The Portuguese system of higher education is well established, specifically with undergraduate education for candidates seeking to work as pharmacists. After finishing secondary/high school, students are required to obtain an Integrated Master’s in Pharmaceutical Sciences (IMPS) degree (Level 7 education program according to the 2011 International Standard Classification of Education17 and equivalent to PharmD in the U.S.), and to register with the National Pharmacists Order (in Portuguese: Ordem dos Farmacêuticos), prior to practice. Nine higher education institutions are legally certified as able to confer the IMPS degree, offering comparable programs that comply with the Bologna Process18 and legal requirements from the European Union.19,20 The Portuguese setting can be regarded as a good standard of the post-Bologna Process era in European pharmacists’ education. Programs have strong components in pharmaceutical, biomedical, physicochemical and biological sciences. Compared with the U.S. system, the degree confers both pharmacy practice and pharmaceutical sciences skills. The major pillars of pharmaceutical education curricula in Portugal have been well characterized21 but no specific information is available to the extent to which the subject of nanotechnology is being addressed at the undergraduate level. Thus, the objective of this study was to quantitatively assess and provide a critical appraisal of nanotechnology inclusion in the curricula of IMPS programs at Portuguese higher education institutions.

METHODS

Curricula from IMPS programs (second cycle degree) were obtained between December 2016 and February 2017 from the official webpages of public and private higher education institutions in Portugal (Table 1). When unavailable, information was requested by e-mail from general administrative offices.
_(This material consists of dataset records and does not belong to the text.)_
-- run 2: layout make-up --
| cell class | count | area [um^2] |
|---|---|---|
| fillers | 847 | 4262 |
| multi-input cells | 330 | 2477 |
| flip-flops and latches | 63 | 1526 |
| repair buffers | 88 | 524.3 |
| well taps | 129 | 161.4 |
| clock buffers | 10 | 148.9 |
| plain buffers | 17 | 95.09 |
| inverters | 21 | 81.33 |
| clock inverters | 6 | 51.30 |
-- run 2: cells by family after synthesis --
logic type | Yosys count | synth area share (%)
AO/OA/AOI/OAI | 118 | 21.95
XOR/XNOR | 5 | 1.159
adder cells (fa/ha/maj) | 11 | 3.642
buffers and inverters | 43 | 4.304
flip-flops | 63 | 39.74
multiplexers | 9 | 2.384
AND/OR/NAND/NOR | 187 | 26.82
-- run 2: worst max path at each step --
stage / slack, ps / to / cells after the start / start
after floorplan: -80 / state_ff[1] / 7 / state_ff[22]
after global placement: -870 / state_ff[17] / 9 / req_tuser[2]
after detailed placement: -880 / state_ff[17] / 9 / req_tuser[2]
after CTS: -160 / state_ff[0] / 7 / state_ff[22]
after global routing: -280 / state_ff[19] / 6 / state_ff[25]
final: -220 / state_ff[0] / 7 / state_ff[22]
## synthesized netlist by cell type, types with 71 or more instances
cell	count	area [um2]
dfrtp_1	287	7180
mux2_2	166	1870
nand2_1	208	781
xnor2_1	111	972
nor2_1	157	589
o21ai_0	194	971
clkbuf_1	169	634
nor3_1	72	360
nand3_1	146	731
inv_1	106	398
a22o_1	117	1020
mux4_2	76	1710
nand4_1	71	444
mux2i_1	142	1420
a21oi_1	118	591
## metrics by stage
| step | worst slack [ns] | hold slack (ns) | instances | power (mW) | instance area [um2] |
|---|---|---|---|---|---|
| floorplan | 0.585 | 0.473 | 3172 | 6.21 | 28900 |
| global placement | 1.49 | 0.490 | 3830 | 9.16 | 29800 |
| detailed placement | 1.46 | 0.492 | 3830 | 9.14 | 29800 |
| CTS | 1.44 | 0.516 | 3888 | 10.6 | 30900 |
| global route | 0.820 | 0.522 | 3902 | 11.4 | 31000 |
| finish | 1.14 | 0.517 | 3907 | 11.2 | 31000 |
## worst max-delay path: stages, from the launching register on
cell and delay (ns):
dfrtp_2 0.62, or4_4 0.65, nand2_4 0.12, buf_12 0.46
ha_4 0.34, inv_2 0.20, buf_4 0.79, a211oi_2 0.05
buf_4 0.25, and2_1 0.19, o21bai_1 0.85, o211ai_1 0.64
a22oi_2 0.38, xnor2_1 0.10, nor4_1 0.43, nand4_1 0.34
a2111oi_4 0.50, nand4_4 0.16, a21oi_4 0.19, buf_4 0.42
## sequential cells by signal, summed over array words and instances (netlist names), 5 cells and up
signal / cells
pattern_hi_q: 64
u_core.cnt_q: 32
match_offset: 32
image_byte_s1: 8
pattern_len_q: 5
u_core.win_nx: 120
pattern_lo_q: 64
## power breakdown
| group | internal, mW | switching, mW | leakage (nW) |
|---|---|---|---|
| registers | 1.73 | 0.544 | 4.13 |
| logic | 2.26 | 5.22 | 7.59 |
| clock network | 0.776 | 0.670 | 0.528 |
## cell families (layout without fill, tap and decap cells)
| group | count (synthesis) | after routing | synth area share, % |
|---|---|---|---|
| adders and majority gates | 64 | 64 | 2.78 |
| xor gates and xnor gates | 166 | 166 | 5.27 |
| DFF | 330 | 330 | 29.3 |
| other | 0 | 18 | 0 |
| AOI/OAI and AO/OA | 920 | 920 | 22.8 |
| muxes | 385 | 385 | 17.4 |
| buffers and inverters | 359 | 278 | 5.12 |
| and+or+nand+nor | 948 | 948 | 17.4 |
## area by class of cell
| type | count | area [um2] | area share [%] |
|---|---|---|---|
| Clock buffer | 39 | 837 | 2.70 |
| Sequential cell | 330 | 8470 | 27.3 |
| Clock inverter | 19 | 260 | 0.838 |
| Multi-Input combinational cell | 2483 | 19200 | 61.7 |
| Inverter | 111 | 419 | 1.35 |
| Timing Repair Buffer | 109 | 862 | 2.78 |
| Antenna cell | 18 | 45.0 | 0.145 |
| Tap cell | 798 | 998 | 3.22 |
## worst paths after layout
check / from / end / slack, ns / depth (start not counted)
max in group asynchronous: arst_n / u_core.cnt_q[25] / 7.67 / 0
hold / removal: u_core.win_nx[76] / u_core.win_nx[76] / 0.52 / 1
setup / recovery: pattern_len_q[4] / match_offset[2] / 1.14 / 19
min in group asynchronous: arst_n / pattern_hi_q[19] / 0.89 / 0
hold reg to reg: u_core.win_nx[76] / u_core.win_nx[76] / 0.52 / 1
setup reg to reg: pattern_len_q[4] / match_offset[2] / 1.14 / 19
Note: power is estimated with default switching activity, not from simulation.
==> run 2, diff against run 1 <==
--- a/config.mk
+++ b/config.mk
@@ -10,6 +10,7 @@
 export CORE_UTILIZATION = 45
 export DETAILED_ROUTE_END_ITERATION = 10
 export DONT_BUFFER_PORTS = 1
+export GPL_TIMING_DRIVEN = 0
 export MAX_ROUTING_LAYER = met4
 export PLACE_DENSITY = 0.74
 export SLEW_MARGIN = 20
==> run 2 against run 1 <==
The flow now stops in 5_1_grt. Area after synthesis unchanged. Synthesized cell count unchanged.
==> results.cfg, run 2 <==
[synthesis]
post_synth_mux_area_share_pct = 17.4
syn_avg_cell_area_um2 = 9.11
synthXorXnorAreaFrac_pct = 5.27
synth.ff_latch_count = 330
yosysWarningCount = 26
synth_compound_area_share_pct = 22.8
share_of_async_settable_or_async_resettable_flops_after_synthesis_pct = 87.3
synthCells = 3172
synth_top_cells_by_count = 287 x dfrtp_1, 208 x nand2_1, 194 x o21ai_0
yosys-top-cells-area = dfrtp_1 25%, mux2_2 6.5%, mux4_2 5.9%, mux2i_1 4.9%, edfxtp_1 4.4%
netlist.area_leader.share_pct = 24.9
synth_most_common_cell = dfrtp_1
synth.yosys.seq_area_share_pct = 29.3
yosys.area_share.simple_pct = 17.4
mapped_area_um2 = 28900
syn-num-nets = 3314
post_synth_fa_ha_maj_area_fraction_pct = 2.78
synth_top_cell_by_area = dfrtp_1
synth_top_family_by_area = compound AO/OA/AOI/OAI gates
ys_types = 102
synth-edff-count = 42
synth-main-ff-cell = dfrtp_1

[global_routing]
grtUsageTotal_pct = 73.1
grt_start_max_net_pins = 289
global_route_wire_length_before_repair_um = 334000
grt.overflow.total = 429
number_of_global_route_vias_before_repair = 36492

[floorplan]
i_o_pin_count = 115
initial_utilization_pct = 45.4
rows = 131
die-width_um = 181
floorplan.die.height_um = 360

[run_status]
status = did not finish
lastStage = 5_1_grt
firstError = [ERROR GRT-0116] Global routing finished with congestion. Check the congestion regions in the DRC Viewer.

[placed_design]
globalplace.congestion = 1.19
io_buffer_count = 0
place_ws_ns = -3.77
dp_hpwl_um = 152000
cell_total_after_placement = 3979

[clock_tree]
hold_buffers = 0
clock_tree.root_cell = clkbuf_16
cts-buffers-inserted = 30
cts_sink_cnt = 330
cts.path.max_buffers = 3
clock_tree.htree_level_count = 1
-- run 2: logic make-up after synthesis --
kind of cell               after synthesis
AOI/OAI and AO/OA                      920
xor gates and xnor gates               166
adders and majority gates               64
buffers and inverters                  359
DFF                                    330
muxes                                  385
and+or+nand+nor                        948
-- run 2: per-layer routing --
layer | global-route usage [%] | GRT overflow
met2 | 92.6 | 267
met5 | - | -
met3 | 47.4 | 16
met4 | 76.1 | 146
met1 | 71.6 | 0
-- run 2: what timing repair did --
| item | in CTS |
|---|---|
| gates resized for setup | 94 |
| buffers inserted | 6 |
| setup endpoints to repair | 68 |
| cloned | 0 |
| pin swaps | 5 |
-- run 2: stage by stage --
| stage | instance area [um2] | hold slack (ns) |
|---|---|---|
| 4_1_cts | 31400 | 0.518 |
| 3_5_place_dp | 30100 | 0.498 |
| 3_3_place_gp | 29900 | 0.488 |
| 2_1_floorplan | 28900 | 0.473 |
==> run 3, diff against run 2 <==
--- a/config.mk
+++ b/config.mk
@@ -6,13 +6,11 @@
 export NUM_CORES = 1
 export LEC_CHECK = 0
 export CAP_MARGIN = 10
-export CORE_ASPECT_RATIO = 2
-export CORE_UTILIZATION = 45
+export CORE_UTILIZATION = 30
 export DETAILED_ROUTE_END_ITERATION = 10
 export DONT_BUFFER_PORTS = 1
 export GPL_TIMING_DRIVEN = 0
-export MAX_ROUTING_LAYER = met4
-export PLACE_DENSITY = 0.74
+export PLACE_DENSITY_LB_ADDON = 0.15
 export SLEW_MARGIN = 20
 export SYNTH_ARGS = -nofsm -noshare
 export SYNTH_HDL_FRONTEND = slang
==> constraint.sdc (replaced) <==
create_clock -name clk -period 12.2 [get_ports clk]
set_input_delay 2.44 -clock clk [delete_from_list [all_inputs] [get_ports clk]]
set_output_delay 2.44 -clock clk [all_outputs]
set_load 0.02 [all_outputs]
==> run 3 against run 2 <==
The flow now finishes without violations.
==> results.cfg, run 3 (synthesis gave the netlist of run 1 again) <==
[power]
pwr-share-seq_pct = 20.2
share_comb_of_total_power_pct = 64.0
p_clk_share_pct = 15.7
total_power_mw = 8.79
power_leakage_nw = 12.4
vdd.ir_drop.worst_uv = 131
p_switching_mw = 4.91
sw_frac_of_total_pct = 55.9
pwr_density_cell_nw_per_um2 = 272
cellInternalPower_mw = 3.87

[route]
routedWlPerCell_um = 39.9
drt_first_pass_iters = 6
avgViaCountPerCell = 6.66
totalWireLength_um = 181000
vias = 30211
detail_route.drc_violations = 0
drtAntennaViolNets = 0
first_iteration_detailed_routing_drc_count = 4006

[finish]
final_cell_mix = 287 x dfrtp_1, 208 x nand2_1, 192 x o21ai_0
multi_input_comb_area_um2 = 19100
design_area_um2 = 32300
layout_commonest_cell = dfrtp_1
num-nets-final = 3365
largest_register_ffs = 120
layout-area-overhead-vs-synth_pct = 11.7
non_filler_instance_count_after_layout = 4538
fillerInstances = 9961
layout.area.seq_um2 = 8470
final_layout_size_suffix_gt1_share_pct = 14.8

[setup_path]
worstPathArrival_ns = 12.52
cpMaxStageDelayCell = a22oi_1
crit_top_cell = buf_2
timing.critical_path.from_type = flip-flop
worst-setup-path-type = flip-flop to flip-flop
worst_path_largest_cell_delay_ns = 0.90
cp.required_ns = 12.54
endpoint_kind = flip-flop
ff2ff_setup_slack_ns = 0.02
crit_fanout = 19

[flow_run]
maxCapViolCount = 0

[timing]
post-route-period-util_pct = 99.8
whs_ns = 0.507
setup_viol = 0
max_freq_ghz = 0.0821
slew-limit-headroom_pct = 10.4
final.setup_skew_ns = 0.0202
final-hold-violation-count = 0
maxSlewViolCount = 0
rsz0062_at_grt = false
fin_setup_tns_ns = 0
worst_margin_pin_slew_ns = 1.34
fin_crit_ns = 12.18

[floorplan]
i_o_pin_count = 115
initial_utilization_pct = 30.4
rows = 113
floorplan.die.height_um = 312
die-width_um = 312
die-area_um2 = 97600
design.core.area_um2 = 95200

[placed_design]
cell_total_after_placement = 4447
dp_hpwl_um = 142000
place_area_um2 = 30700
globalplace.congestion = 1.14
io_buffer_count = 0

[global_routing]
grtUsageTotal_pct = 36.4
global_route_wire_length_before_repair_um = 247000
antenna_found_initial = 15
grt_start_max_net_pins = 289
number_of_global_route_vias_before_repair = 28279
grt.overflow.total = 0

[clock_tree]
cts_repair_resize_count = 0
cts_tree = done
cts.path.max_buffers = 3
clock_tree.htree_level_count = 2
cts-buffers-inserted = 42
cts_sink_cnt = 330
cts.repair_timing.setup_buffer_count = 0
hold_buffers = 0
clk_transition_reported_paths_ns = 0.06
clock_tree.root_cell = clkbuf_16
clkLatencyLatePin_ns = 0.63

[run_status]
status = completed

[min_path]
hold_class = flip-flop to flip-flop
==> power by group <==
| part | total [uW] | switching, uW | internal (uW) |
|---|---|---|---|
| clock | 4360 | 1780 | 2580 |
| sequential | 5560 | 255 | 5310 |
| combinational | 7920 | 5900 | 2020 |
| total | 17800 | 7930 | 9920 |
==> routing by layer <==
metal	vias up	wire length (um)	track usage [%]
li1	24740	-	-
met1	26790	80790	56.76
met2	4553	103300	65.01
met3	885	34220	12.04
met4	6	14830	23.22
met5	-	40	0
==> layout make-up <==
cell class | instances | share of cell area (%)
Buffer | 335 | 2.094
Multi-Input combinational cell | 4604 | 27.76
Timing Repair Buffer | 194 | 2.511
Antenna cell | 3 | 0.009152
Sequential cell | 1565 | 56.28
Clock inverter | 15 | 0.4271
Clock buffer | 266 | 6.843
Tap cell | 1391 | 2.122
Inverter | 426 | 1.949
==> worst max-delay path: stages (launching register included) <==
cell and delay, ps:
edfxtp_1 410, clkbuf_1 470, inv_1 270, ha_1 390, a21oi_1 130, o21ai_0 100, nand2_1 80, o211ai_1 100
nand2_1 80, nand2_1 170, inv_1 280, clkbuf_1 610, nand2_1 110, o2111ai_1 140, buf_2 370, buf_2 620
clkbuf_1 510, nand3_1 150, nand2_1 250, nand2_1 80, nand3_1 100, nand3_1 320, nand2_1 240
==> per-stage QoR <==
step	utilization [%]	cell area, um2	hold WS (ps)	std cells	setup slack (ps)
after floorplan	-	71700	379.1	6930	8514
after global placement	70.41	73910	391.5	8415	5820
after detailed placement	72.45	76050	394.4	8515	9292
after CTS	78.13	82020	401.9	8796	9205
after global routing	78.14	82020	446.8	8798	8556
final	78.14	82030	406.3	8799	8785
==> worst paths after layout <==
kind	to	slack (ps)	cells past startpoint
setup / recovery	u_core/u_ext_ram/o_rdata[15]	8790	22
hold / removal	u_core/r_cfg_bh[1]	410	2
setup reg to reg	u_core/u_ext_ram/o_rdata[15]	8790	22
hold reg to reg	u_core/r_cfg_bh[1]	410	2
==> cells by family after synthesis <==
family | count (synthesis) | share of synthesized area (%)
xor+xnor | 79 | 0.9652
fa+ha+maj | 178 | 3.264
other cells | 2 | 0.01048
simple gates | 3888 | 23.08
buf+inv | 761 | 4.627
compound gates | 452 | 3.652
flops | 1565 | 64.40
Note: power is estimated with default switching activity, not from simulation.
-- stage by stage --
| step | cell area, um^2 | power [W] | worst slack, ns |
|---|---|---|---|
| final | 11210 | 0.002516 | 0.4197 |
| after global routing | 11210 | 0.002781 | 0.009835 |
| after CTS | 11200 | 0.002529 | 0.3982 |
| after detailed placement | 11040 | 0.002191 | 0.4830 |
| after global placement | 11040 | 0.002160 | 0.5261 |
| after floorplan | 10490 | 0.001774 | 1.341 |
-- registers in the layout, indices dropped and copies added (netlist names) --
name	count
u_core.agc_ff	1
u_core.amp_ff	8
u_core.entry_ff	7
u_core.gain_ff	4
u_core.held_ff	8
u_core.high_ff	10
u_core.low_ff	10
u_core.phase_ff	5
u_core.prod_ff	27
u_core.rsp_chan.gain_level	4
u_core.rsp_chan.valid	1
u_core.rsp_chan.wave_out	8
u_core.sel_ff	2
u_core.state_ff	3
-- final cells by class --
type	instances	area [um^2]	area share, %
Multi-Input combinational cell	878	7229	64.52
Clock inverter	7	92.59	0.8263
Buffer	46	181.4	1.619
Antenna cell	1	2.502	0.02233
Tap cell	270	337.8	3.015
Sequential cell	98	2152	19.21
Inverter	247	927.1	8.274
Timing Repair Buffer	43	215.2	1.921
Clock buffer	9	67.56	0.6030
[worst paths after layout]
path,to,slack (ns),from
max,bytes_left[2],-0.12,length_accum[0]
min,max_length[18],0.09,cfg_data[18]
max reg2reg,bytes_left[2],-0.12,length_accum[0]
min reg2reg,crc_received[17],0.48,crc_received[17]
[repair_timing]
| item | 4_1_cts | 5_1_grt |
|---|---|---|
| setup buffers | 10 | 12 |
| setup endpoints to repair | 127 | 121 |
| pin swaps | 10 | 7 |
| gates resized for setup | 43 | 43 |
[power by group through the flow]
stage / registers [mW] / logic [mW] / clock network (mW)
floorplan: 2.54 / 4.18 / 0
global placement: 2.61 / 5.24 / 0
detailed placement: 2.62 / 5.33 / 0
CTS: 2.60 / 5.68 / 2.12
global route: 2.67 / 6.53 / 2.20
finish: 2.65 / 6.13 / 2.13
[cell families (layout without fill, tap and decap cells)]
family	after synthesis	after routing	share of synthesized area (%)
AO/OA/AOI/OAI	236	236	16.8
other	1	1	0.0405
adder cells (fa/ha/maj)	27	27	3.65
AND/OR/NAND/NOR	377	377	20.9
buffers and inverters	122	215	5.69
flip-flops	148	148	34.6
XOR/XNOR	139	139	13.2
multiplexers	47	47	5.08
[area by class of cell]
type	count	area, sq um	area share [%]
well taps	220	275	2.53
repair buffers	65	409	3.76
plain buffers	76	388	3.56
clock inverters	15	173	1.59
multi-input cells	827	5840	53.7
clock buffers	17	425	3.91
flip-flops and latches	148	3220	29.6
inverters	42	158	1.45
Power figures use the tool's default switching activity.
[src/rtl/ttwm_pkg.sv]
`timescale 1ns / 1ps
// Shared constants for the task to worker mapper.
// No dependencies; imported by every module of the block.
package ttwm_pkg;

   localparam int TASK_BITS_DEF  = 16;
   localparam int MAX_NODES_DEF  = 256;
   localparam int WORKER_BITS    = 8;
   localparam int CSR_IDX_BITS   = 2;

   localparam logic [CSR_IDX_BITS-1:0] CSR_TOTAL_TASKS     = 2'd0;
   localparam logic [CSR_IDX_BITS-1:0] CSR_NODE_COUNT      = 2'd1;
   localparam logic [CSR_IDX_BITS-1:0] CSR_CONTIGUOUS_MODE = 2'd2;

endpackage
$ cat src/hw/rtl/r110sg_pkg.sv
package r110sg_pkg;

    // Strip size default
    localparam int CELL_COUNT_DEF = 64;

    // Field widths
    localparam int RAND_W     = 64;
    localparam int CELL_IDX_W = 6;
    localparam int HUE_W      = 10;
    localparam int GEN_W      = 16;
    localparam int ACT_W      = 2;
    localparam int OUT_DATA_W = 24;
    localparam int CFG_IDX_W  = 1;
    localparam int CFG_DATA_W = 16;

    // Hue divider: dividend is count * 4
    localparam int DVD_W       = GEN_W + 2;
    localparam int DIV_CNT_W   = 5;
    localparam int DIV_STEPS   = DVD_W;

    // Rule 110 truth table, indexed by {left, self, right}
    localparam logic [7:0] RULE_BITS = 8'd110;

    // Register reset values
    localparam logic [GEN_W-1:0] RESEED_PERIOD_RST = 16'd256;
    localparam logic [HUE_W-1:0] WHEEL_MAX_RST     = 10'd256;

    // Configuration register indexes
    localparam logic [CFG_IDX_W-1:0] CFG_RESEED_PERIOD = 1'b0;
    localparam logic [CFG_IDX_W-1:0] CFG_WHEEL_MAX     = 1'b1;

    // Colour actions
    typedef enum logic [ACT_W-1:0] {
        ACT_KEEP   = 2'd0,
        ACT_HUE    = 2'd1,
        ACT_DARKEN = 2'd2,
        ACT_OFF    = 2'd3
    } action_t;

    // Controller states
    typedef enum logic [1:0] {
        ST_IDLE,
        ST_DIV,
        ST_EMIT
    } state_t;

    // Controller to datapath
    typedef struct packed {
        logic load;
        logic div_step;
        logic emit;
        logic finish;
    } cmd_t;

    // Datapath to controller
    typedef struct packed {
        logic div_done;
        logic cell_last;
        logic out_free;
    } status_t;

endpackage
The following institutions are certified to confer the degree in pharmaceutical sciences: University of Algarve (UA), University of Beira Interior (UBI), University of Coimbra (UC), University of Lisbon (UL), University of Porto (UP), Instituto Universitário de Ciências da Saúde (IUCS), Instituto Superior de Ciências da Saúde Egas Moniz (ISCSEM), Fernando Pessoa University (FPU), and Lusófona University of Humanities and Technologies (LUHT).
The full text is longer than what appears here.